* EXERCISE GOAL:
Look through the entries below and report every line that has "reset".

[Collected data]
════════════════════

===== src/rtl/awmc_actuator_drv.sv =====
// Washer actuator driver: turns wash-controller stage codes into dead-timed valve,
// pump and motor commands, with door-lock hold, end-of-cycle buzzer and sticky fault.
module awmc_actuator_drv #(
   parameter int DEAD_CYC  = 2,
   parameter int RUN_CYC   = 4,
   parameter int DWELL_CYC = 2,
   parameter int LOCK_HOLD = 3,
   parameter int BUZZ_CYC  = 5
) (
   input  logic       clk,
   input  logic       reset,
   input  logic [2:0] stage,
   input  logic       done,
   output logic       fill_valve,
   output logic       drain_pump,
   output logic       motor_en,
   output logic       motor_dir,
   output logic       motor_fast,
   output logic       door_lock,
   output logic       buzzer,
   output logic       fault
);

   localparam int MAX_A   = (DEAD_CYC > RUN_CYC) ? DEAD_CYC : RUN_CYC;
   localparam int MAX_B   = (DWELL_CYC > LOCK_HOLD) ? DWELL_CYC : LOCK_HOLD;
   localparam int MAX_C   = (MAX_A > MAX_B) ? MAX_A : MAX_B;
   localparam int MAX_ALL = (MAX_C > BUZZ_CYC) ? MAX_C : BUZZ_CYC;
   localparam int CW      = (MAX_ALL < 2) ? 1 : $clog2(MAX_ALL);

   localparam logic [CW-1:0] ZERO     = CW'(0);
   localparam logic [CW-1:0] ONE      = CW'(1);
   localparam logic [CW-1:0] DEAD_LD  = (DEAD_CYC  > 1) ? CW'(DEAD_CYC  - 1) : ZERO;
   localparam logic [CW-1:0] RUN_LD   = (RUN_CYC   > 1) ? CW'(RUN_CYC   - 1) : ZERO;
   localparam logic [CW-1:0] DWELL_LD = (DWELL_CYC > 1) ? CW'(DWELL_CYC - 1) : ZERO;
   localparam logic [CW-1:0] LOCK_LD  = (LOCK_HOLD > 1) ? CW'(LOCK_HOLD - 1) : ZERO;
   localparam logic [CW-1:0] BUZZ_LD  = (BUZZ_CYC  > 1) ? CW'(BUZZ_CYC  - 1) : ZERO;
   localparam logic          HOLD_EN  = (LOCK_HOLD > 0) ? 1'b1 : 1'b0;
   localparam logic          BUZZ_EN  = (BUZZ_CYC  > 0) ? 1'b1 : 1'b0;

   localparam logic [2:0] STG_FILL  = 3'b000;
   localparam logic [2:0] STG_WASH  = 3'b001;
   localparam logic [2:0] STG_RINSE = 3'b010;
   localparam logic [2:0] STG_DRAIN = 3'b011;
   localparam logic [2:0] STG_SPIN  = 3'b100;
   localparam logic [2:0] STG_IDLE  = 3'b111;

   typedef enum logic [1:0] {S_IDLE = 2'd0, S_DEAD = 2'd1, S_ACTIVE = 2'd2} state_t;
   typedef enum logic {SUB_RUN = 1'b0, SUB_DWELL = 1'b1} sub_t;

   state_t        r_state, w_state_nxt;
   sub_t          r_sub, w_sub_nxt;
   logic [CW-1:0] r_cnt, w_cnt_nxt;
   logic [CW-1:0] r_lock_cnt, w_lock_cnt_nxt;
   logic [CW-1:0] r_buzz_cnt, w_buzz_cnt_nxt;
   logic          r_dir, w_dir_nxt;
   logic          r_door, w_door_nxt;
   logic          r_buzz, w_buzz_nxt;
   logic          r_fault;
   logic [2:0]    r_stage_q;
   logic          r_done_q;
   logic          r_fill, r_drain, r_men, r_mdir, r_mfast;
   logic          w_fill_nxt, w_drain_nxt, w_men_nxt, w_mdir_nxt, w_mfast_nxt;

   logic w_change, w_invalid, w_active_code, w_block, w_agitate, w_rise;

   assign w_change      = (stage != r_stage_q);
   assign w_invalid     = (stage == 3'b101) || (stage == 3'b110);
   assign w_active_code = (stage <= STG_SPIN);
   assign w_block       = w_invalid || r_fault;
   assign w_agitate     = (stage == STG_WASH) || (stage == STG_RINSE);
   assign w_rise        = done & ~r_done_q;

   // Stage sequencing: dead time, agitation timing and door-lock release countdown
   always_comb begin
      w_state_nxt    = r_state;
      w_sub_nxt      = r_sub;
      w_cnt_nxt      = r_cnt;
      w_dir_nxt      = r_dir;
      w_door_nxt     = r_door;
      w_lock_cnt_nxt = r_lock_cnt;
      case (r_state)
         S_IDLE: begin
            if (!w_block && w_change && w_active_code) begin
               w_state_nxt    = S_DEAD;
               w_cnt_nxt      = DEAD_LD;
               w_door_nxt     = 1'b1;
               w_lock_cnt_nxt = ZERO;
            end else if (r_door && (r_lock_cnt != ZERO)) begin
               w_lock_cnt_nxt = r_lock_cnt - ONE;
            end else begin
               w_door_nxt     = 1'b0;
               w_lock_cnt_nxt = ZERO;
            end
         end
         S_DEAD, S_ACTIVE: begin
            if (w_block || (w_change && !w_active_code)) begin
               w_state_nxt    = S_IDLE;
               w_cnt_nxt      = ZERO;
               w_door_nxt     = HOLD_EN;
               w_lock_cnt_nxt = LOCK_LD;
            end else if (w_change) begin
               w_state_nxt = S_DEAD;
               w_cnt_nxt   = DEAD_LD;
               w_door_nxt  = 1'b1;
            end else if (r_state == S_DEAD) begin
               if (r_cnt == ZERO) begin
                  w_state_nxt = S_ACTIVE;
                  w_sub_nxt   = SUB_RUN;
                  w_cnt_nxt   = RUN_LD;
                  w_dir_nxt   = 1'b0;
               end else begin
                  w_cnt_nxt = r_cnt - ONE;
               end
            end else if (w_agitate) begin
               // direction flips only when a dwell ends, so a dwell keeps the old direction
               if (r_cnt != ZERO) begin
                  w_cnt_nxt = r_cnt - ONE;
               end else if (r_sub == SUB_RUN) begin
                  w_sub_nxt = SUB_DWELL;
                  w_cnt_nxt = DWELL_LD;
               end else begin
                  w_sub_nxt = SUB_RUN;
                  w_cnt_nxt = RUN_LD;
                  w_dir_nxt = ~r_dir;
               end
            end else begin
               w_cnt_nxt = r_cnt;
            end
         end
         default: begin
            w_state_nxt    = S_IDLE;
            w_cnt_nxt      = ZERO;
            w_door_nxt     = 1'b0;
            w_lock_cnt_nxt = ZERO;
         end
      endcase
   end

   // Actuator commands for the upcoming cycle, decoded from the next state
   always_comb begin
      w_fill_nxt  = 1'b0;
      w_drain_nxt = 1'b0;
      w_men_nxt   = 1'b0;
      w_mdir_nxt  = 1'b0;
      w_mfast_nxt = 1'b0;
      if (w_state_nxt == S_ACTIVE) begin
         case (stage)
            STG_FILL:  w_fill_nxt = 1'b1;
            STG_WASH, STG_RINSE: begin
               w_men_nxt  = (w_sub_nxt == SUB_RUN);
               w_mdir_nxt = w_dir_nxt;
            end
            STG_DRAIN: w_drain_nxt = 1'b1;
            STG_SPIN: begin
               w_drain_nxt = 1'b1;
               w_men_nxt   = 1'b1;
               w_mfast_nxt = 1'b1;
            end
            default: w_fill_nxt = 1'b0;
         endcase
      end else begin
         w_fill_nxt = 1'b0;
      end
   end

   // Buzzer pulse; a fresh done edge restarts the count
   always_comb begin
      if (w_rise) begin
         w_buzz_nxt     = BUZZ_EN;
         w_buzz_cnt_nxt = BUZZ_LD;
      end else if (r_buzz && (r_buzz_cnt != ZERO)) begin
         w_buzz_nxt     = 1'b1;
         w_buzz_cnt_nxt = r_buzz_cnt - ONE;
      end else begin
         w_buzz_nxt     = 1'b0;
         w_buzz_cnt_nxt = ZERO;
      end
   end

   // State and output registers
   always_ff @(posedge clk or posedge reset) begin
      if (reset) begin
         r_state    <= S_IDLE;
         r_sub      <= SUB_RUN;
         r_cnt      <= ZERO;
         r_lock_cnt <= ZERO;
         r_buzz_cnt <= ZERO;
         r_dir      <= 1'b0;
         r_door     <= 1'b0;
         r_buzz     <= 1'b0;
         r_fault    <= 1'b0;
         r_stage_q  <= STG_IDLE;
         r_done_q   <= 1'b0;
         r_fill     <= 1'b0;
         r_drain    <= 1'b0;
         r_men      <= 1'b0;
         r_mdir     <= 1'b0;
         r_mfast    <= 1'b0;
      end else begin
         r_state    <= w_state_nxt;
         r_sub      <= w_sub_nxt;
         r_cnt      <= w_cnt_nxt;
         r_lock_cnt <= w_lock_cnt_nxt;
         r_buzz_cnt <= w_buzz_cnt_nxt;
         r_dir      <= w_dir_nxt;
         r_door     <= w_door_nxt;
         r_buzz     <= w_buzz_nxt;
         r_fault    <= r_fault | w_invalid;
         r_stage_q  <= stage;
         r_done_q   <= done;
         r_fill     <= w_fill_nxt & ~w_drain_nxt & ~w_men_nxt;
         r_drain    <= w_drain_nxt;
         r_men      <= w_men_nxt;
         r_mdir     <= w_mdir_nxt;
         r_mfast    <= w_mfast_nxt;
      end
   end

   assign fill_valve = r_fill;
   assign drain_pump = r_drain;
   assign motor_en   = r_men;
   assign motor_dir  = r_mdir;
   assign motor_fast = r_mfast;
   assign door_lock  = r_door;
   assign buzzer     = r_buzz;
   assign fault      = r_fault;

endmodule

════════════════════

* TASK OUTPUT:
   input  logic       reset,
   always_ff @(posedge clk or posedge reset) begin
      if (reset) begin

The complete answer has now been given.